Records excerpted from a collection:
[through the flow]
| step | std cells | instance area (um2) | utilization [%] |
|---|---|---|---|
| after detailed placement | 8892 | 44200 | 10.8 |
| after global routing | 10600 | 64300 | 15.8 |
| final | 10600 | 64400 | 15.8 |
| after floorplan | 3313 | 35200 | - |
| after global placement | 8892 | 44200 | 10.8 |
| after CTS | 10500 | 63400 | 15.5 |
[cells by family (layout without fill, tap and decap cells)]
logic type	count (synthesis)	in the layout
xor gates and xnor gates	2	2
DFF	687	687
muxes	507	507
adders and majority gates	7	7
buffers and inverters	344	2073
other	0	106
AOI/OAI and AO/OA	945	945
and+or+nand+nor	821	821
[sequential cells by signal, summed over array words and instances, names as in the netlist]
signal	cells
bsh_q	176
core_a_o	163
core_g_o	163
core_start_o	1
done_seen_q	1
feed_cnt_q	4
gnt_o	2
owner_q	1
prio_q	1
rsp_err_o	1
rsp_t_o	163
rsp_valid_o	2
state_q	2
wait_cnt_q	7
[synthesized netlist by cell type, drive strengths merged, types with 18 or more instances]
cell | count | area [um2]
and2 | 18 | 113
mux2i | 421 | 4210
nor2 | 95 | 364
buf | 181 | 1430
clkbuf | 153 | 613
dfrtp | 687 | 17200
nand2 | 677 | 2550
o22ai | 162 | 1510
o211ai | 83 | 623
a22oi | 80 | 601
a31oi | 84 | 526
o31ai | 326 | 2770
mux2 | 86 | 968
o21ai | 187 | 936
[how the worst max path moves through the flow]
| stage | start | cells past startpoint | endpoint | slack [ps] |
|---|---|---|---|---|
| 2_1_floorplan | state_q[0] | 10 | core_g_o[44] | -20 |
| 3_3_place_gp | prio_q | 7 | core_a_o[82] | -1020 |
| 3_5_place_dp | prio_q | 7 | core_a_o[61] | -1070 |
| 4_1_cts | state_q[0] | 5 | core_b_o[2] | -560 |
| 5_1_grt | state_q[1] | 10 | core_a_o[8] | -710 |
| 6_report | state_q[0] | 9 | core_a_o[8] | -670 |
**src/rtl/axis_arbiter.sv**
```systemverilog
// ---------------------------------------------------------------------------
// axis_arbiter
//
// Packet-locked round-robin arbiter. Merges N_PORTS AXI-Stream slave inputs
// onto a single master output. A port that wins arbitration keeps the output
// until it delivers its last=1 beat, so packets are never interleaved.
// id, user and last travel with the data unchanged.
//
// Optional feature macro: AXIS_ARBITER_OUT_REG_EN
//   defined   : two-entry skid buffer (main + skid) between the mux and the
//               m_* outputs, including m_src_o. s_ready_o has no
//               combinational path from m_ready_i.
//   undefined : purely combinational mux. m_ready_i feeds s_ready_o[grant].
//
// Ports
//   clk        : clock, rising edge
//   reset_n    : asynchronous active-low reset
//   s_id_i     : per-port id,   port k at [k*T_ID_WIDTH   +: T_ID_WIDTH]
//   s_data_i   : per-port data, port k at [k*T_DATA_WIDTH +: T_DATA_WIDTH]
//   s_user_i   : per-port user, port k at [k*T_USER_WIDTH +: T_USER_WIDTH]
//   s_last_i   : per-port end-of-packet
//   s_valid_i  : per-port valid
//   s_ready_o  : per-port ready (only the granted bit can be set)
//   m_id_o, m_data_o, m_user_o, m_last_o, m_valid_o : merged output stream
//   m_ready_i  : output ready
//   m_src_o    : index of the port that produced the beat on m_*
// ---------------------------------------------------------------------------
module axis_arbiter #(
    parameter  int N_PORTS      = 4,
    parameter  int T_DATA_WIDTH = 32,
    parameter  int T_ID_WIDTH   = 8,
    parameter  int T_USER_WIDTH = 8,
    localparam int SEL_WIDTH    = $clog2(N_PORTS)
) (
    input  logic                              clk,
    input  logic                              reset_n,
    input  logic [N_PORTS*T_ID_WIDTH-1:0]     s_id_i,
    input  logic [N_PORTS*T_DATA_WIDTH-1:0]   s_data_i,
    input  logic [N_PORTS*T_USER_WIDTH-1:0]   s_user_i,
    input  logic [N_PORTS-1:0]                s_last_i,
    input  logic [N_PORTS-1:0]                s_valid_i,
    output logic [N_PORTS-1:0]                s_ready_o,
    output logic [T_ID_WIDTH-1:0]             m_id_o,
    output logic [T_DATA_WIDTH-1:0]           m_data_o,
    output logic [T_USER_WIDTH-1:0]           m_user_o,
    output logic                              m_last_o,
    output logic                              m_valid_o,
    input  logic                              m_ready_i,
    output logic [SEL_WIDTH-1:0]              m_src_o
);

    localparam logic [0:0] IDLE = 1'b0;
    localparam logic [0:0] BUSY = 1'b1;

    logic [0:0]             state;
    logic [SEL_WIDTH-1:0]   grant;
    logic [SEL_WIDTH-1:0]   last_grant;
    logic [SEL_WIDTH-1:0]   next_grant;
    logic [SEL_WIDTH-1:0]   cand;
    logic                   any_req;

    logic [T_ID_WIDTH-1:0]   sel_id;
    logic [T_DATA_WIDTH-1:0] sel_data;
    logic [T_USER_WIDTH-1:0] sel_user;
    logic                    sel_last;
    logic                    sel_valid;
    logic                    in_ready;
    logic                    in_fire;
    logic [N_PORTS-1:0]      ready_vec;

    // Round-robin search: first requester starting one past the previous
    // winner, wrapping around. Offset N_PORTS revisits last_grant itself,
    // so a lone requester can win repeatedly.
    always_comb begin
        next_grant = grant;
        any_req    = 1'b0;
        cand       = '0;
        for (int i = 1; i <= N_PORTS; i++) begin
            cand = SEL_WIDTH'((int'(last_grant) + i) % N_PORTS);
            if (!any_req && s_valid_i[cand]) begin
                any_req    = 1'b1;
                next_grant = cand;
            end
        end
    end

    // Payload of the granted port.
    always_comb begin
        sel_id    = s_id_i[grant*T_ID_WIDTH +: T_ID_WIDTH];
        sel_data  = s_data_i[grant*T_DATA_WIDTH +: T_DATA_WIDTH];
        sel_user  = s_user_i[grant*T_USER_WIDTH +: T_USER_WIDTH];
        sel_last  = s_last_i[grant];
        sel_valid = s_valid_i[grant];
    end

    assign in_fire = (state == BUSY) && sel_valid && in_ready;

    // Only the granted port may ever see ready.
    always_comb begin
        ready_vec        = '0;
        ready_vec[grant] = in_ready;
    end

    assign s_ready_o = ready_vec;

    // Arbitration FSM. IDLE spends exactly one cycle choosing a winner;
    // BUSY holds that winner until its last beat is accepted.
    always_ff @(posedge clk or negedge reset_n) begin
        if (!reset_n) begin
            state      <= IDLE;
            grant      <= '0;
            last_grant <= SEL_WIDTH'(N_PORTS - 1);
        end else begin
            case (state)
                IDLE: begin
                    if (any_req) begin
                        grant <= next_grant;
                        state <= BUSY;
                    end
                end
                BUSY: begin
                    if (in_fire && sel_last) begin
                        last_grant <= grant;
                        state      <= IDLE;
                    end
                end
                default: state <= IDLE;
            endcase
        end
    end

`ifdef AXIS_ARBITER_OUT_REG_EN

    localparam int PW = SEL_WIDTH + T_ID_WIDTH + T_DATA_WIDTH + T_USER_WIDTH + 1;

    logic [PW-1:0] in_word;
    logic [PW-1:0] main_q;
    logic [PW-1:0] skid_q;
    logic          main_valid;
    logic          skid_valid;

    // Ready comes only from the skid flag, so the upstream never sees a
    // combinational path from m_ready_i. The skid entry catches the one beat
    // that may arrive in the cycle the output stalls.
    assign in_ready = (state == BUSY) && !skid_valid;
    assign in_word  = {grant, sel_id, sel_data, sel_user, sel_last};

    // Main entry refills from skid first (preserves order), otherwise from
    // the mux. While the main entry is stalled, a new beat goes to skid.
    always_ff @(posedge clk or negedge reset_n) begin
        if (!reset_n) begin
            main_q     <= '0;
            skid_q     <= '0;
            main_valid <= 1'b0;
            skid_valid <= 1'b0;
        end else begin
            if (m_ready_i || !main_valid) begin
                if (skid_valid) begin
                    main_q     <= skid_q;
                    main_valid <= 1'b1;
                    skid_valid <= 1'b0;
                end else begin
                    main_valid <= in_fire;
                    if (in_fire) begin
                        main_q <= in_word;
                    end
                end
            end else if (in_fire) begin
                skid_q     <= in_word;
                skid_valid <= 1'b1;
            end
        end
    end

    assign {m_src_o, m_id_o, m_data_o, m_user_o, m_last_o} = main_q;
    assign m_valid_o = main_valid;

`else

    assign in_ready = (state == BUSY) && m_ready_i;

    // Zero-latency path; payload is forced to 0 outside BUSY so nothing
    // stale is presented while arbitrating.
    always_comb begin
        m_valid_o = (state == BUSY) && sel_valid;
        m_id_o    = (state == BUSY) ? sel_id   : '0;
        m_data_o  = (state == BUSY) ? sel_data : '0;
        m_user_o  = (state == BUSY) ? sel_user : '0;
        m_last_o  = (state == BUSY) && sel_last;
        m_src_o   = grant;
    end

`endif

endmodule

```
==> src/rtl/selfcomp_pkg.sv <==
// rtl/selfcomp_pkg.sv - shared types and defaults for the self-composition leak monitor
package selfcomp_pkg;

   typedef enum logic [1:0] {
      IDLE  = 2'd0,
      RUN   = 2'd1,
      DRAIN = 2'd2
   } state_t;

   localparam int DEFAULT_DATA_W  = 128;
   localparam int DEFAULT_CNT_W   = 16;
   localparam int DEFAULT_TIMEOUT = 1024;

endpackage

==> src/rtl/selfcomp_lat_capture.sv <==
// rtl/selfcomp_lat_capture.sv - per-copy first-valid latency latch
module selfcomp_lat_capture
   import selfcomp_pkg::*;
#(
   parameter int CNT_W = DEFAULT_CNT_W
) (
   input  logic             clock,
   input  logic             reset,
   input  logic             clear,
   input  logic             enable,
   input  logic             valid,
   input  logic [CNT_W-1:0] cnt,
   output logic             hit,
   output logic             done,
   output logic [CNT_W-1:0] lat
);

   // Only the first valid of a transaction counts; later drops or re-raises are ignored.
   assign hit = enable & valid & ~done;

   // Latch the cycle count on the first valid, rearm at each launch.
   always_ff @(posedge clock) begin
      if (reset) begin
         done <= 1'b0;
         lat  <= '0;
      end else if (clear) begin
         done <= 1'b0;
      end else if (hit) begin
         done <= 1'b1;
         lat  <= cnt;
      end
   end

endmodule

==> src/rtl/selfcomp_leak_monitor.sv <==
// rtl/selfcomp_leak_monitor.sv - latency skew and result divergence checker for two lock-step copies
module selfcomp_leak_monitor
   import selfcomp_pkg::*;
#(
   parameter int DATA_W  = DEFAULT_DATA_W,
   parameter int CNT_W   = DEFAULT_CNT_W,
   parameter int TIMEOUT = DEFAULT_TIMEOUT
) (
   input  logic              clock,
   input  logic              reset,
   input  logic              in_fire,
   input  logic              valid_one,
   input  logic              valid_two,
   input  logic [DATA_W-1:0] result_one,
   input  logic [DATA_W-1:0] result_two,
   output logic              out_ready,
   output logic              both_valid,
   output logic              timing_leak,
   output logic              result_leak,
   output logic              timeout_err,
   output logic              protocol_err,
   output logic              timing_leak_done,
   output logic [CNT_W-1:0]  lat_one,
   output logic [CNT_W-1:0]  lat_two,
   output logic [CNT_W-1:0]  txn_count
);

   localparam logic [CNT_W-1:0] TIMEOUT_C = CNT_W'(TIMEOUT);

   state_t           state;
   logic [CNT_W-1:0] cnt;
   logic             launch;
   logic             run;
   logic             hit_one;
   logic             hit_two;
   logic             done_one;
   logic             done_two;
   logic             done_one_n;
   logic             done_two_n;

   assign launch     = in_fire & (state == IDLE);
   assign run        = (state == RUN);
   assign both_valid = valid_one & valid_two;
   // Drain only when both copies offer a result, so their handshakes stay aligned.
   assign out_ready  = (state == DRAIN) & both_valid;
   assign done_one_n = done_one | hit_one;
   assign done_two_n = done_two | hit_two;

   selfcomp_lat_capture #(.CNT_W(CNT_W)) u_cap_one (
      .clock  (clock),
      .reset  (reset),
      .clear  (launch),
      .enable (run),
      .valid  (valid_one),
      .cnt    (cnt),
      .hit    (hit_one),
      .done   (done_one),
      .lat    (lat_one)
   );

   selfcomp_lat_capture #(.CNT_W(CNT_W)) u_cap_two (
      .clock  (clock),
      .reset  (reset),
      .clear  (launch),
      .enable (run),
      .valid  (valid_two),
      .cnt    (cnt),
      .hit    (hit_two),
      .done   (done_two),
      .lat    (lat_two)
   );

   // Transaction FSM with latency counter, drain compare and sticky verdict flags.
   always_ff @(posedge clock) begin
      if (reset) begin
         state            <= IDLE;
         cnt              <= '0;
         timing_leak      <= 1'b0;
         result_leak      <= 1'b0;
         timeout_err      <= 1'b0;
         protocol_err     <= 1'b0;
         timing_leak_done <= 1'b0;
         txn_count        <= '0;
      end else begin
         timing_leak_done <= 1'b0;
         if (in_fire && state != IDLE) begin
            protocol_err <= 1'b1;
         end
         case (state)
            IDLE: begin
               if (in_fire) begin
                  state <= RUN;
                  cnt   <= CNT_W'(1);
               end
            end
            RUN: begin
               if (cnt != '1) begin
                  cnt <= cnt + CNT_W'(1);
               end
               if (done_one_n && done_two_n) begin
                  state <= DRAIN;
               end else if (cnt == TIMEOUT_C) begin
                  state            <= IDLE;
                  timeout_err      <= 1'b1;
                  timing_leak_done <= 1'b1;
                  if (done_one_n ^ done_two_n) begin
                     timing_leak <= 1'b1;
                  end
               end
            end
            DRAIN: begin
               if (both_valid) begin
                  if (lat_one != lat_two) begin
                     timing_leak <= 1'b1;
                  end
                  if (result_one != result_two) begin
                     result_leak <= 1'b1;
                  end
                  if (txn_count != '1) begin
                     txn_count <= txn_count + CNT_W'(1);
                  end
                  timing_leak_done <= 1'b1;
                  state            <= IDLE;
               end
            end
            default: state <= IDLE;
         endcase
      end
   end

endmodule

==> config.mk <==
export PLATFORM = sky130hd
export DESIGN_NAME = selfcomp_leak_monitor
export DESIGN_NICKNAME = d
export VERILOG_FILES = /design/src/rtl/selfcomp_pkg.sv /design/src/rtl/selfcomp_lat_capture.sv /design/src/rtl/selfcomp_leak_monitor.sv
export SDC_FILE = /design/constraint.sdc
export NUM_CORES = 1
export LEC_CHECK = 0
export ABC_AREA = 1
export CAP_MARGIN = 20
export CORE_ASPECT_RATIO = 0.5
export CORE_MARGIN = 8
export CORE_UTILIZATION = 24
export CTS_CLUSTER_SIZE = 30
export DETAILED_ROUTE_END_ITERATION = 8
export HOLD_SLACK_MARGIN = 0.1
export PLACE_DENSITY = 0.6
export SYNTH_ARGS = -nofsm -noshare
export SYNTH_HDL_FRONTEND = slang
export SYNTH_SLANG_ARGS = --single-unit
==> constraint.sdc <==
create_clock -name clock -period 2.2 [get_ports clock]
set_clock_uncertainty 0.1 [all_clocks]
set_input_delay 0.33 -clock clock [delete_from_list [all_inputs] [get_ports clock]]
set_output_delay 0.33 -clock clock [all_outputs]
set_load 0.02 [all_outputs]
==> results.md <==
- Run status: finished clean
- Slew of the pin with the lowest slew margin: 405.4 ps
- EDFF count, synth: 0
- DRC violations left: 0
- P&R area growth vs syn: 75.02%
- Reg power frac: 30.2%
- Hpwl dp: 20.15 mm
- Clock slew seen by the registers of the worst setup and hold paths: 60 ps
- Critical Path Start Type: primary input
- Syn_nets: 1057
- Post-Synthesis Cell Area: 5239 um^2
- Final ANT Viol Nets: 0
- H-tree depth: 3
- Clock period minus worst slack: 2131 ps
- Cells after synthesis: 788
- Post-route cell area: 9169 um^2
- CTS tree: done
- Clk pwr share: 33.3%
- Die Wd: 224.9 um
- RePlAce Congestion: 0.8251
- Crit. Startpoint: valid_two
- Worst vdd ir: 0.0003691 V
- Syn_area_per_cell: 6.648 um^2
- Comb power frac: 36.5%
- Min-Delay Startpoint: result_leak
- Post-CTS setup buffers: 0
- Slew headroom: 72.89%
- Worst setup margin: 69.40 ps
- GR Layer Usage met2: 31.70%
- Crit share post-route: 96.85%
- Nets@finish: 1379
- Switching power total: 1574 uW
- Global route overflow: 0
- Largest net degree at the start of global routing: 38
- Leak pwr: 0.003474 uW
- Hold Path Class: reg -> reg
- Synth Warn #: 0
- Yosys cell types: 40
- Antenna diodes: 0
- Std-Cell Rows: 38
- Reg2Reg Launch Point: state[1]
- GRT met1 Usage: 18.63%
- Die area: 27100 um^2
- Antenna violations before repair: 0
- Vias in the first global route: 5987
- Fmax: 0.4694 GHz
- Final Hold Fails: 0
- Drt wl/cell: 16.14 um
- Met3 usage: 3.022%
- Post-DR vias/cell: 4.217
- Critical path type: in -> out
- CTS Buf Count: 9
- Sequential-to-total area share from yosys stat: 27.90%
- Final cell utilization of the core: 42.57%
- Root Buffer: clkbuf_16
- Worst path arrival time: 1700 ps
- GRT Util Overall: 16.32%
- Commonest non-fill, non-tap cell in the layout: clkdlybuf4s50_1
- Port Buffers: 315
- # IOs: 316
- Worst path required time: 1770 ps
- Placed instance area: 8813 um^2
- Final WL: 22.84 mm
- Most used routing layer: met2
- Cell internal pwr: 3511 uW
- Fraction of layout cells with a size suffix above 1: 6.009%
- Initial Util: 24.32%
- Setup WS pre-CTS: -25.96 ps
- First DRT Iteration DRCs: 288
- Sw Ratio: 30.96%
- Die H: 120.5 um
- #FFs+latches synth: 73
- RSZ-0062 raised after global routing: false
- Final setup viols: 0
- Main flop type after synthesis: dfxtp_1
- Synth async-reset ratio: 0%
- Max-Cap Viols: 0
- Clock sink count: 73
- Reg-to-reg slack, setup: 180 ps
- PwrDens: 554.6 nW/um^2
- Clk buf depth: 2
- First-pass GRT wire length: 34.33 mm
- CP max FO: 2
- Max Slew Vio Count: 0
- Core Box Area: 21540 um^2
- DR pass1 iterations: 5
- Vias: 5967
- Worst-skew pair later-pin latency: 340 ps
- Crit end category: primary output
- Leading cell types in the layout, fill and taps excluded: 314 x clkdlybuf4s50_1, 193 x nand2_1, 114 x xnor2_1, 94 x inv_1, 85 x nor2_1
-- timing repair --
item | in CTS | in global routing
hold buffers | 0 | 0
setup endpoints to repair | 1 | 3
resized for setup | 1 | 3
-- Yosys cell counts, types with 7 or more instances --
cell      number  area (um^2)
nand2_1      193        724.4
xnor2_1      114        998.5
inv_1         94        352.8
nor2_1        85        319.1
dfxtp_1       73         1461
o21ai_0       57        285.3
a21oi_1       51        255.2
nor3_1        18        90.09
nand3_1       17        85.08
clkbuf_1      11        41.29
inv_2          9        33.78
ha_1           8        100.1
nand4_1        7        43.79
-- per-stage QoR --
stage / TNS (ps) / cells / power, uW / hold WS, ps
after CTS: 0 / 1415 / 5108 / 358.5
after global routing: 0 / 1415 / 5356 / 382.3
final: 0 / 1415 / 5085 / 353.9
after detailed placement: -32.80 / 1399 / 3407 / 350.6
after floorplan: 0 / 788 / 2487 / 306.1
after global placement: -4.811 / 1399 / 3388 / 344.9
-- cells by family after synthesis --
group                      synth area share (%)
buffers and inverters                     8.861
and+or+nand+nor                           29.14
AOI/OAI and AO/OA                         12.30
DFF                                       27.90
xor gates and xnor gates                  19.89
adders and majority gates                 1.911
-- flip-flops by register name, indices dropped and copies added (netlist names) --
signal and count:
cnt 16, txn_count 16, u_cap_one.lat 16, u_cap_two.lat 16
state 2, protocol_err 1, result_leak 1, timeout_err 1
timing_leak 1, timing_leak_done 1, u_cap_one.done 1, u_cap_two.done 1
-- critical path, stage by stage --
cell and delay, ps:
clkdlybuf4s50_1 510, nand2_1 140, inv_1 100, clkdlybuf4s50_1 630
-- power groups by stage --
| stage | clock network (uW) | logic [uW] | registers [uW] |
|---|---|---|---|
| 2_1_floorplan | 0 | 845 | 1640 |
| 3_3_place_gp | 0 | 1830 | 1560 |
| 3_5_place_dp | 0 | 1840 | 1560 |
| 4_1_cts | 1720 | 1850 | 1540 |
| 5_1_grt | 1780 | 2020 | 1550 |
| 6_report | 1690 | 1860 | 1540 |
-- cell type report --
type / instances / area, um^2
clock buffers: 9 / 225.2
clock inverters: 7 / 118.9
fillers: 2195 / 12370
inverters: 104 / 392.9
multi-input cells: 597 / 3331
flip-flops and latches: 73 / 1461
well taps: 300 / 375.4
repair buffers: 325 / 3264
-- path summary, 6_finish.rpt --
kind,end,cells after the start
setup / recovery,both_valid,4
hold / removal,result_leak,2
hold reg to reg,result_leak,2
setup reg to reg,cnt[14],11
-- metal layers --
metal	part of all wire (%)	routed length (um)
met1	40	9248
met2	54	12390
met3	4.2	963
met4	1.0	235
met5	0	0
Note: power is estimated with default switching activity, not from simulation.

WHAT YOU ARE ASKED TO DO:
An exact copy of the lines above, from the one containing "- DR pass1 iterations: 5" down to the one containing "resized for setup | 1 | 3" and including both, is the whole answer; retype it and nothing else.

TASK ANSWER:
- DR pass1 iterations: 5
- Vias: 5967
- Worst-skew pair later-pin latency: 340 ps
- Crit end category: primary output
- Leading cell types in the layout, fill and taps excluded: 314 x clkdlybuf4s50_1, 193 x nand2_1, 114 x xnor2_1, 94 x inv_1, 85 x nor2_1
-- timing repair --
item | in CTS | in global routing
hold buffers | 0 | 0
setup endpoints to repair | 1 | 3
resized for setup | 1 | 3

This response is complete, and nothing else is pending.